In order to make good its case on these points, the claimants sought permission to conduct a survey, seeking to rely on pilot surveys that had already been conducted.

It is common for parties in actions for infringement and passing off to seek to introduce survey evidence. Such evidence is invariably expensive and time consuming and quite often not particularly prohibitive or persuasive because of the manner in which it was conducted. Often the questions asked will be subject to criticisms and, as such, the courts have, as a matter of practice, required that the parties seek leave from the court before such evidence is adduced.

The practice now followed is that case management directions are given at an interim stage requiring the parties to seek directions of the court as to the scope or methodology of any proposed consumer survey that the parties might desire to put in evidence. This means that questions and methodology are settled with the agreement of the court in advance.

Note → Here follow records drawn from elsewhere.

`src/rtl/picomem_host_master_pkg.sv`:
```
// Shared types and constants for the picorv32 host-link bus master.
// Opcodes, default response bytes and the frame FSM state encoding.
package picomem_host_pkg;

  localparam logic [3:0] OP_READ  = 4'h1;
  localparam logic [3:0] OP_WRITE = 4'h2;

  localparam logic [7:0] ACK_DEF = 8'hAA;
  localparam logic [7:0] ERR_DEF = 8'hEE;

  typedef enum logic [2:0] {
    S_OP,
    S_ADDR,
    S_DATA,
    S_BUS,
    S_RESP
  } state_t;

  // A write opcode with a zero strobe nibble means a full-word write
  function automatic logic [3:0] wr_strb(input logic [3:0] f);
    return (f == 4'h0) ? 4'hF : f;
  endfunction

endpackage

```
`src/rtl/picomem_host_master_if.sv`:
```
// Host byte link plus picorv32 native memory bus, seen from the master.
// The slave modport is the host FIFO and memory responder side.
interface picomem_host_master_if;

  logic [7:0]  rx_data;
  logic        rx_valid;
  logic        rx_ready;
  logic [7:0]  tx_data;
  logic        tx_valid;
  logic        tx_ready;
  logic        mem_valid;
  logic        mem_instr;
  logic        mem_ready;
  logic [31:0] mem_addr;
  logic [31:0] mem_wdata;
  logic [3:0]  mem_wstrb;
  logic [31:0] mem_rdata;

  modport master (
    input  rx_data, rx_valid, tx_ready,
    input  mem_ready, mem_rdata,
    output rx_ready, tx_data, tx_valid,
    output mem_valid, mem_instr,
    output mem_addr, mem_wdata, mem_wstrb
  );

  modport slave (
    output rx_data, rx_valid, tx_ready,
    output mem_ready, mem_rdata,
    input  rx_ready, tx_data, tx_valid,
    input  mem_valid, mem_instr,
    input  mem_addr, mem_wdata, mem_wstrb
  );

endinterface

```
`src/rtl/picomem_host_master_byte_shift.sv`:
```
// 32-bit little-endian byte shifter: bytes enter at the top and
// leave from the bottom, so both directions are LSB first.
module picomem_byte_shift (
  input  logic        clk,
  input  logic        reset,
  input  logic        i_load,
  input  logic [31:0] i_load_data,
  input  logic        i_shift_in,
  input  logic [7:0]  i_byte,
  input  logic        i_shift_out,
  output logic [31:0] o_word,
  output logic [7:0]  o_byte
);

  logic [31:0] r_word;

  always_ff @(posedge clk or posedge reset) begin
    if (reset) begin
      r_word <= '0;
    end else if (i_load) begin
      r_word <= i_load_data;
    end else if (i_shift_in) begin
      r_word <= {i_byte, r_word[31:8]};
    end else if (i_shift_out) begin
      r_word <= {8'h00, r_word[31:8]};
    end
  end

  assign o_word = r_word;
  assign o_byte = r_word[7:0];

endmodule

```
`src/rtl/picomem_host_master.sv`:
```
// Turns host command frames into single-word picorv32 bus transfers
// and streams the read data, ACK or ERR byte back to the host.
module picomem_host_master
  import picomem_host_pkg::*;
#(
  parameter logic [7:0] TIMEOUT  = 8'd255,
  parameter logic [7:0] ACK_BYTE = ACK_DEF,
  parameter logic [7:0] ERR_BYTE = ERR_DEF
) (
  input  logic clk,
  input  logic reset,
  picomem_host_master_if.master bus,
  output logic busy,
  output logic timeout_flag
);

  state_t      r_state, w_next;
  logic [1:0]  r_cnt, r_last;
  logic [7:0]  r_tcnt;
  logic        r_rd, r_tflag;
  logic [3:0]  r_strb, r_wstrb;
  logic [31:0] r_addr, r_wdata;

  logic        w_rx_fire, w_tx_fire;
  logic        w_op_rd, w_op_wr;
  logic        w_tout;
  logic [7:0]  w_tnext;
  logic        w_in_clr, w_in_sh;
  logic        w_addr_cap, w_data_cap;
  logic        w_rsp_ld, w_tx_sh, w_tout_hit;
  logic [31:0] w_rsp_word;
  logic [1:0]  w_rsp_last;
  logic [31:0] w_in_word, w_out_word;
  logic [7:0]  w_in_byte, w_out_byte;
  logic        w_unused;

  assign w_rx_fire = bus.rx_valid & bus.rx_ready;
  assign w_tx_fire = bus.tx_valid & bus.tx_ready;
  assign w_op_rd   = (bus.rx_data[3:0] == OP_READ);
  assign w_op_wr   = (bus.rx_data[3:0] == OP_WRITE);
  assign w_tnext   = r_tcnt + 8'd1;
  assign w_tout    = (w_tnext == TIMEOUT);

  always_ff @(posedge clk or posedge reset) begin
    if (reset) r_state <= S_OP;
    else       r_state <= w_next;
  end

  always_comb begin
    w_next     = r_state;
    w_in_clr   = 1'b0;
    w_in_sh    = 1'b0;
    w_addr_cap = 1'b0;
    w_data_cap = 1'b0;
    w_rsp_ld   = 1'b0;
    w_rsp_word = 32'h0;
    w_rsp_last = 2'd0;
    w_tx_sh    = 1'b0;
    w_tout_hit = 1'b0;
    unique case (r_state)
      S_OP: begin
        if (w_rx_fire) begin
          if (w_op_rd || w_op_wr) begin
            w_next   = S_ADDR;
            w_in_clr = 1'b1;
          end else begin
            w_next     = S_RESP;
            w_rsp_ld   = 1'b1;
            w_rsp_word = {24'h0, ERR_BYTE};
          end
        end
      end
      S_ADDR: begin
        if (w_rx_fire) begin
          w_in_sh = 1'b1;
          if (r_cnt == 2'd3) begin
            w_addr_cap = 1'b1;
            w_next     = r_rd ? S_BUS : S_DATA;
          end
        end
      end
      S_DATA: begin
        if (w_rx_fire) begin
          w_in_sh = 1'b1;
          if (r_cnt == 2'd3) begin
            w_data_cap = 1'b1;
            w_next     = S_BUS;
          end
        end
      end
      S_BUS: begin
        // A ready on the terminal count still completes the transfer
        if (bus.mem_ready) begin
          w_next     = S_RESP;
          w_rsp_ld   = 1'b1;
          w_rsp_word = r_rd ? bus.mem_rdata : {24'h0, ACK_BYTE};
          w_rsp_last = r_rd ? 2'd3 : 2'd0;
        end else if (w_tout) begin
          w_next     = S_RESP;
          w_rsp_ld   = 1'b1;
          w_rsp_word = {24'h0, ERR_BYTE};
          w_tout_hit = 1'b1;
        end
      end
      S_RESP: begin
        if (w_tx_fire) begin
          if (r_cnt == r_last) w_next = S_OP;
          else                 w_tx_sh = 1'b1;
        end
      end
      default: w_next = S_OP;
    endcase
  end

  always_ff @(posedge clk or posedge reset) begin
    if (reset) begin
      r_cnt   <= '0;
      r_last  <= '0;
      r_tcnt  <= '0;
      r_rd    <= 1'b0;
      r_strb  <= '0;
      r_addr  <= '0;
      r_wdata <= '0;
      r_wstrb <= '0;
      r_tflag <= 1'b0;
    end else begin
      if (w_next != r_state)      r_cnt <= '0;
      else if (w_in_sh || w_tx_sh) r_cnt <= r_cnt + 2'd1;
      if (r_state != S_BUS) r_tcnt <= '0;
      else                  r_tcnt <= w_tnext;
      if (w_in_clr) begin
        r_rd   <= w_op_rd;
        r_strb <= w_op_rd ? 4'h0 : wr_strb(bus.rx_data[7:4]);
      end
      if (w_addr_cap) begin
        r_addr  <= {bus.rx_data, w_in_word[31:10], 2'b00};
        r_wstrb <= r_strb;
      end
      if (w_data_cap) r_wdata <= {bus.rx_data, w_in_word[31:8]};
      if (w_rsp_ld)   r_last  <= w_rsp_last;
      if (w_tout_hit) r_tflag <= 1'b1;
    end
  end

  picomem_byte_shift u_in_shift (
    .clk        (clk),
    .reset      (reset),
    .i_load     (w_in_clr),
    .i_load_data(32'h0),
    .i_shift_in (w_in_sh),
    .i_byte     (bus.rx_data),
    .i_shift_out(1'b0),
    .o_word     (w_in_word),
    .o_byte     (w_in_byte)
  );

  picomem_byte_shift u_out_shift (
    .clk        (clk),
    .reset      (reset),
    .i_load     (w_rsp_ld),
    .i_load_data(w_rsp_word),
    .i_shift_in (1'b0),
    .i_byte     (8'h00),
    .i_shift_out(w_tx_sh),
    .o_word     (w_out_word),
    .o_byte     (w_out_byte)
  );

  assign w_unused = ^{w_in_word[7:0], w_in_byte, w_out_word};

  assign bus.rx_ready  = ~reset & ((r_state == S_OP) |
                                   (r_state == S_ADDR) |
                                   (r_state == S_DATA));
  assign bus.tx_valid  = (r_state == S_RESP);
  assign bus.tx_data   = w_out_byte;
  assign bus.mem_valid = (r_state == S_BUS);
  assign bus.mem_instr = 1'b0;
  assign bus.mem_addr  = r_addr;
  assign bus.mem_wdata = r_wdata;
  assign bus.mem_wstrb = r_wstrb;
  assign busy          = (r_state != S_OP);
  assign timeout_flag  = r_tflag;

endmodule

```
`src/flat_wrapper.sv`:
```
// flat-port wrapper written by rule: the top's interface ports become plain ports
module picomem_host_master_flat import picomem_host_pkg::*;
#(
  parameter logic [7:0] TIMEOUT  = 8'd255,
  parameter logic [7:0] ACK_BYTE = ACK_DEF,
  parameter logic [7:0] ERR_BYTE = ERR_DEF
)
  (clk, reset, busy, timeout_flag, bus_rx_data, bus_rx_valid, bus_tx_ready, bus_mem_ready, bus_mem_rdata, bus_rx_ready, bus_tx_data, bus_tx_valid, bus_mem_valid, bus_mem_instr, bus_mem_addr, bus_mem_wdata, bus_mem_wstrb);
  picomem_host_master_if bus_i ();
  input  logic clk;
  input  logic reset;
  output logic busy;
  output logic timeout_flag;
  input wire logic [$bits(bus_i.rx_data)-1:0] bus_rx_data;
  input wire logic [$bits(bus_i.rx_valid)-1:0] bus_rx_valid;
  input wire logic [$bits(bus_i.tx_ready)-1:0] bus_tx_ready;
  input wire logic [$bits(bus_i.mem_ready)-1:0] bus_mem_ready;
  input wire logic [$bits(bus_i.mem_rdata)-1:0] bus_mem_rdata;
  output wire logic [$bits(bus_i.rx_ready)-1:0] bus_rx_ready;
  output wire logic [$bits(bus_i.tx_data)-1:0] bus_tx_data;
  output wire logic [$bits(bus_i.tx_valid)-1:0] bus_tx_valid;
  output wire logic [$bits(bus_i.mem_valid)-1:0] bus_mem_valid;
  output wire logic [$bits(bus_i.mem_instr)-1:0] bus_mem_instr;
  output wire logic [$bits(bus_i.mem_addr)-1:0] bus_mem_addr;
  output wire logic [$bits(bus_i.mem_wdata)-1:0] bus_mem_wdata;
  output wire logic [$bits(bus_i.mem_wstrb)-1:0] bus_mem_wstrb;
  assign bus_i.rx_data = bus_rx_data;
  assign bus_i.rx_valid = bus_rx_valid;
  assign bus_i.tx_ready = bus_tx_ready;
  assign bus_i.mem_ready = bus_mem_ready;
  assign bus_i.mem_rdata = bus_mem_rdata;
  assign bus_rx_ready = bus_i.rx_ready;
  assign bus_tx_data = bus_i.tx_data;
  assign bus_tx_valid = bus_i.tx_valid;
  assign bus_mem_valid = bus_i.mem_valid;
  assign bus_mem_instr = bus_i.mem_instr;
  assign bus_mem_addr = bus_i.mem_addr;
  assign bus_mem_wdata = bus_i.mem_wdata;
  assign bus_mem_wstrb = bus_i.mem_wstrb;
  picomem_host_master #(.TIMEOUT(TIMEOUT), .ACK_BYTE(ACK_BYTE), .ERR_BYTE(ERR_BYTE)) u_core (.clk(clk), .reset(reset), .bus(bus_i), .busy(busy), .timeout_flag(timeout_flag));
endmodule
```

In this case, between 10th and 13th October 2010, the claimants had conducted six pilot surveys at six venues in London. They were intended as a precursor to a larger survey. The pilot survey was conducted by trainee solicitors from the claimant's instructed firm.

The defendant objected to the admission of the pilot surveys on the basis of the questions and personnel used to administer them' and objected to certain aspects of the proposed survey, again on the basis of the questions asked and the personnel used to conduct the survey. After consideration of the parties' arguments, the judge allowed the claimants to carry out the survey, rejecting the defendant's proposed amendments which amounted to an impermissible attempt to highjack or micromanage the survey. However, the judge did accept the defendant's criticisms that the proposed use of trainee solicitors to conduct the survey would make it overly expensive and ordered that if the claimants were entitled to recover the costs of the survey, they should not recover more than what it would have cost to use a reasonably priced and respected market research organisation.

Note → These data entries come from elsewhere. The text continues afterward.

==> config.mk <==
export PLATFORM = sky130hd
export DESIGN_NAME = mux_dwell_sequencer
export DESIGN_NICKNAME = d
export VERILOG_FILES = /design/src/rtl/mux_dwell_sequencer.sv
export SDC_FILE = /design/constraint.sdc
export NUM_CORES = 1
export LEC_CHECK = 0
export BUFFER_PORTS_ARGS = -buffer_cell sky130_fd_sc_hd__clkbuf_2
export CORE_MARGIN = 2
export CORE_UTILIZATION = 47
export CTS_CLUSTER_DIAMETER = 120
export DETAILED_ROUTE_END_ITERATION = 7
export GPL_ROUTABILITY_DRIVEN = 0
export PLACE_DENSITY = 0.82
export SKIP_LAST_GASP = 1
export SYNTH_ARGS = -nofsm -noshare
export SYNTH_HDL_FRONTEND = slang
export SYNTH_SLANG_ARGS = --single-unit
export TNS_END_PERCENT = 1
==> constraint.sdc <==
create_clock -name CLK -period 1.7 [get_ports CLK]
set_clock_uncertainty 0.1 [all_clocks]
set_input_delay 0.17 -clock CLK [delete_from_list [all_inputs] [get_ports CLK]]
set_output_delay 0.17 -clock CLK [all_outputs]
set_load 0.02 [all_outputs]
==> src/rtl/mux_dwell_sequencer.sv <==
// mux_dwell_sequencer
// Accepts one (channel, dwell) command at a time, selects the mux channel,
// loads the downstream dwell down-counter, ticks it from a prescaler and
// waits for its busy flag to fall before pulsing done.
// Build option: define MUX_SETTLE_EN to insert a SETTLE state that holds the
// freshly selected mux for SETTLE_CYCLES before the counter is loaded.
// Outputs come only from registered state and registered data, so there is
// no combinational path from any input to any output.
module mux_dwell_sequencer #(
  parameter int WIDTH         = 3,
  parameter int CHAN_WIDTH    = 4,
  parameter int PRESCALE      = 8,
  parameter int SETTLE_CYCLES = 2
) (
  input  logic                  CLK,
  input  logic                  RST,
  input  logic                  cmdValid,
  output logic                  cmdReady,
  input  logic [CHAN_WIDTH-1:0] cmdChannel,
  input  logic [WIDTH-1:0]      cmdDwell,
  input  logic                  cntBusy,
  output logic [WIDTH-1:0]      cntData,
  output logic                  cntLoad,
  output logic                  cntEnable,
  output logic [CHAN_WIDTH-1:0] muxChannel,
  output logic                  muxEnable,
  output logic                  done
);

  // One shared counter serves both the settle delay and the tick prescaler,
  // so it is sized for whichever of the two needs the larger range.
  localparam int PRE_MAX = (PRESCALE > SETTLE_CYCLES) ? PRESCALE : SETTLE_CYCLES;
  localparam int PW      = (PRE_MAX > 1) ? $clog2(PRE_MAX) : 1;
  localparam logic [PW-1:0] PRE_LAST = PW'(PRESCALE - 1);
`ifdef MUX_SETTLE_EN
  localparam logic [PW-1:0] SETTLE_LAST = PW'(SETTLE_CYCLES - 1);
`endif

  typedef enum logic [2:0] {
    IDLE   = 3'd0,
    SELECT = 3'd1,
`ifdef MUX_SETTLE_EN
    SETTLE = 3'd2,
`endif
    LOAD   = 3'd3,
    WAIT   = 3'd4,
    DONE   = 3'd5
  } state_t;

  state_t                state;
  logic [PW-1:0]         presc;
  logic                  ready_q;
  logic [CHAN_WIDTH-1:0] channel_q;
  logic [WIDTH-1:0]      dwell_q;

  // Sequencer FSM together with its prescaler, ready flag and captured command.
  always_ff @(posedge CLK) begin
    if (RST) begin
      state     <= IDLE;
      presc     <= '0;
      ready_q   <= 1'b0;
      channel_q <= '0;
      dwell_q   <= '0;
    end else begin
      case (state)
        IDLE: begin
          if (cmdValid && ready_q) begin
            channel_q <= cmdChannel;
            dwell_q   <= cmdDwell;
            ready_q   <= 1'b0;
            state     <= SELECT;
          end else begin
            ready_q   <= 1'b1;
          end
        end
        SELECT: begin
          presc <= '0;
`ifdef MUX_SETTLE_EN
          state <= SETTLE;
`else
          state <= LOAD;
`endif
        end
`ifdef MUX_SETTLE_EN
        SETTLE: begin
          if (presc == SETTLE_LAST) begin
            presc <= '0;
            state <= LOAD;
          end else begin
            presc <= presc + 1'b1;
          end
        end
`endif
        LOAD: begin
          presc <= '0;
          state <= WAIT;
        end
        WAIT: begin
          presc <= (presc == PRE_LAST) ? '0 : presc + 1'b1;
          if (!cntBusy) begin
            state <= DONE;
          end
        end
        DONE: begin
          ready_q <= 1'b1;
          state   <= IDLE;
        end
        default: begin
          presc   <= '0;
          ready_q <= 1'b0;
          state   <= IDLE;
        end
      endcase
    end
  end

  assign cmdReady   = ready_q;
  assign cntData    = dwell_q;
  assign muxChannel = channel_q;
  assign muxEnable  = (state != IDLE);
  assign cntLoad    = (state == LOAD);
  assign cntEnable  = (state == WAIT) && (presc == PRE_LAST);
  assign done       = (state == DONE);

endmodule

==> impl_metrics.tcl, run 1 <==
set metrics [dict create \
    path_max_fanout 3 \
    netlist_area_um2 689 \
    cts_sinks 14 \
    max_stage_delay_ns 0.33 \
    fin_area_um2 830 \
    die_w_um 42.3 \
    drt_iter0_markers 18 \
    antenna_found_initial 0 \
    finalHoldViolCount 0 \
    drc 0 \
    path_cells "ha_1 > ha_1 > and3b_1 > clkbuf_2" \
    first_global_vias 552 \
    cts_tree "built" \
    root_buffer "clkbuf_4" \
    dr.pass1.iters 4 \
    routed_wl_um 1370 \
    synth_top_flop_cell "dfxtp_1" \
    utilization 0.622 \
    core_mm2 0.00133 \
    finalNonFillerCells 109 \
    worst_pin_slew_ns 0.320 \
    grt.overflow.total 0 \
    yosysTopAreaCell "dfxtp_1" \
    status "finished, final reports clean" \
    ys_seq_area_frac 0.407 \
    synth_cell_type_count 23 \
    drv_slew 0 \
    cts_buffers 3 \
    yosys-top-cells-count "14 x dfxtp_1, 14 x nand2b_1, 7 x mux2i_1, 6 x nor3_1" \
    die_area_mm2 0.00179 \
    die_h_um 42.3 \
    cts_buffer_depth 2 \
    rsz0062_at_grt "no" \
    setup_tns_ns 0 \
    io_buffers 22 \
    io_pins 23 \
    num_vias 575 \
    period_share 0.920 \
    clk_pin_slew_ns 0.08 \
    drive_gt1_frac 0.330 \
    antennaDiodeCount 0 \
    wl_per_cell_um 12.6 \
    netlist_instances 72 \
    vias_per_cell 5.28 \
    worstPathRequired_ns 1.43 \
    synth_seq_cells 14 \
    synth_area_leaders "dfxtp_1 41%, nand2b_1 13%, mux2i_1 10%, nor3_1 4.4%, ha_1 3.6%" \
    fin_crit_ns 1.56 \
    crit_path_frequent_cell "ha_1" \
    fillers 130 \
    synth_top_area_frac 0.407 \
    initial_core_util 0.517 \
    grt_max_degree 22 \
    hold_class "primary input to register" \
    clk_latency_ns 0.27 \
    grt_pass1_wl_um 2270 \
    htreeDepth 1 \
    ant_nets 0 \
    cts_hold_buf 0 \
    postSynthAreaPerCell_um2 9.58 \
    worstSetupPathType "register to output pin" \
    place_area_um2 803 \
    cp_slowest_cell "dfxtp_1" \
    syn2layout_area_growth_pct 20.3 \
    hpwl_um 1040 \
    synthArstFlopShare 0 \
    powerDensity_mw_per_mm2 812 \
    fmax_mhz 640 \
    finalSetupViolations 0 \
    synth_edf_count 0 \
    p_leak_nw 0.384 \
    arrival_ns 1.29 \
    ys_warn_count 0 \
    maxCapViolations 0 \
    num_rows 13 \
    placedCellCount 106 \
    peakVddDrop_mv 0.468 \
    endpoint_kind "output pin" \
    grt_usage 0.169 \
    nets 109 \
    start_kind "register" \
    relSlewSlack 0.785 \
    synth_nets 85 \
]
-- power by group --
part / internal, mW / switching [mW] / total (mW)
Combinational: 0.0580 / 0.0745 / 0.133
Clock: 0.0820 / 0.0959 / 0.178
Sequential: 0.346 / 0.0176 / 0.363
Total: 0.486 / 0.188 / 0.674
-- sequential cells by signal (all words and copies together), names as in the netlist --
register / count
cmdReady: 1
cntData: 3
muxChannel: 4
presc: 3
state: 3
-- routing by layer --
| metal | vias to the layer above | GRT usage | share of wire |
|---|---|---|---|
| li1 | 288 | - | - |
| met1 | 264 | 0.179 | 0.39 |
| met2 | 23 | 0.298 | 0.53 |
| met3 | 0 | 0.0776 | 0.071 |
| met4 | 0 | 0.0438 | 0 |
| met5 | - | 0 | 0 |
-- cell usage in the layout, fill, tap and decap left out --
cell type,Yosys,final
and3b_1,1,1
mux2_2,1,1
clkbuf_4,0,3
nor2_1,3,3
a2bb2oi_1,1,1
nor2b_1,2,1
xnor2_1,1,1
ha_1,2,2
a21oi_1,3,3
mux2i_1,7,7
nand2_1,1,1
nor2_8,1,1
and2b_1,1,1
dfxtp_2,0,1
or3_4,1,1
and2_1,2,2
nor2b_2,0,1
and3_1,1,1
clkbuf_2,0,22
inv_1,2,2
dfxtp_1,14,13
a22oi_1,3,3
nor4_1,1,1
nand2b_1,14,14
buf_4,0,1
nor3_1,6,6
-- what timing repair did --
action | CTS | global route
buffers inserted | 0 | 0
endpoints found under the setup margin | 1 | 1
gates resized for setup | 1 | 1
gates cloned | 0 | 0
-- cell families (layout without fill, tap and decap cells) --
kind of cell    after synthesis  after routing  synth area share
fa+ha+maj                     2              2            0.0363
buf+inv                       6             28            0.0436
simple gates                 34             34             0.316
mux                           8              8             0.118
flops                        14             14             0.407
compound gates                7              7            0.0671
xor+xnor                      1              1            0.0127
-- metrics by stage --
stage                     worst slack, ns  hold WS (ns)  power [mW]
after floorplan                     0.299         0.225       0.461
after global placement              0.283         0.317       0.498
after detailed placement            0.243         0.329       0.503
after CTS                          0.0379        0.0307       0.682
after global routing               0.0805        0.0250       0.713
final                               0.137        0.0342       0.674
-- path summary, 6_finish.rpt --
path | startpoint | to | slack [ns] | cells after the start
worst max-delay path | presc[0] | cntEnable | 0.14 | 4
worst min-delay path | cmdDwell[2] | cntData[2] | 0.03 | 3
worst max register to register | presc[0] | presc[2] | 0.22 | 5
worst min register to register | cntData[2] | cntData[2] | 0.38 | 2
-- critical path: cells and delay by family, from the launching register on --
family | cells | cell delay (ns)
buffers and inverters | 1 | 0.15
and+or+nand+nor | 1 | 0.16
adders and majority gates | 2 | 0.39
DFF | 1 | 0.33
-- cell type report --
cell class	count	area (um^2)	share of cell area
Inverter	2	7.51	0.00905
Tap cell	15	18.8	0.0226
Timing Repair Buffer	23	118	0.142
Multi-Input combinational cell	52	382	0.460
Clock buffer	3	22.5	0.0271
Sequential cell	14	282	0.339
Power figures use the tool's default switching activity.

Overall however, the judge felt that it was not appropriate to conduct a hearing on the value of the survey evidence at this interim stage and the right course of action was to allow the survey to take place and have an more informed argument at trial. The results are awaited with interest.

In the meantime, anyone embarking on a survey should have regard to the case of Imperial Group Plc & Another v Philip Morris Limited & Another [1984] RPC 293 which indicates the way that a survey should be conducted and is still regarded as the leading authority on the matter.

This states as follows:

If a survey is to have validity (a) the interviewees must be selected so as to represent a relevant cross-section of the public, (b) the size must be statistically significant, (c) it must be conducted fairly, (d) all the surveys carried out must be disclosed including the number carried out, how they were conducted, and the totality of the persons involved, (e) the totality of the answers given must be disclosed and made available to the defendant, (f) the questions must not be leading nor should they lead the person answering into a filed of speculation he would never have embarked upon had the question not been put, (h) the exact answers and not some abbreviated form must be recorded, (i) the instructions to the interviewers as to how to carry out the survey must be disclosed and (j) where the answers are coded for compute input, the coding instructions must be disclosed.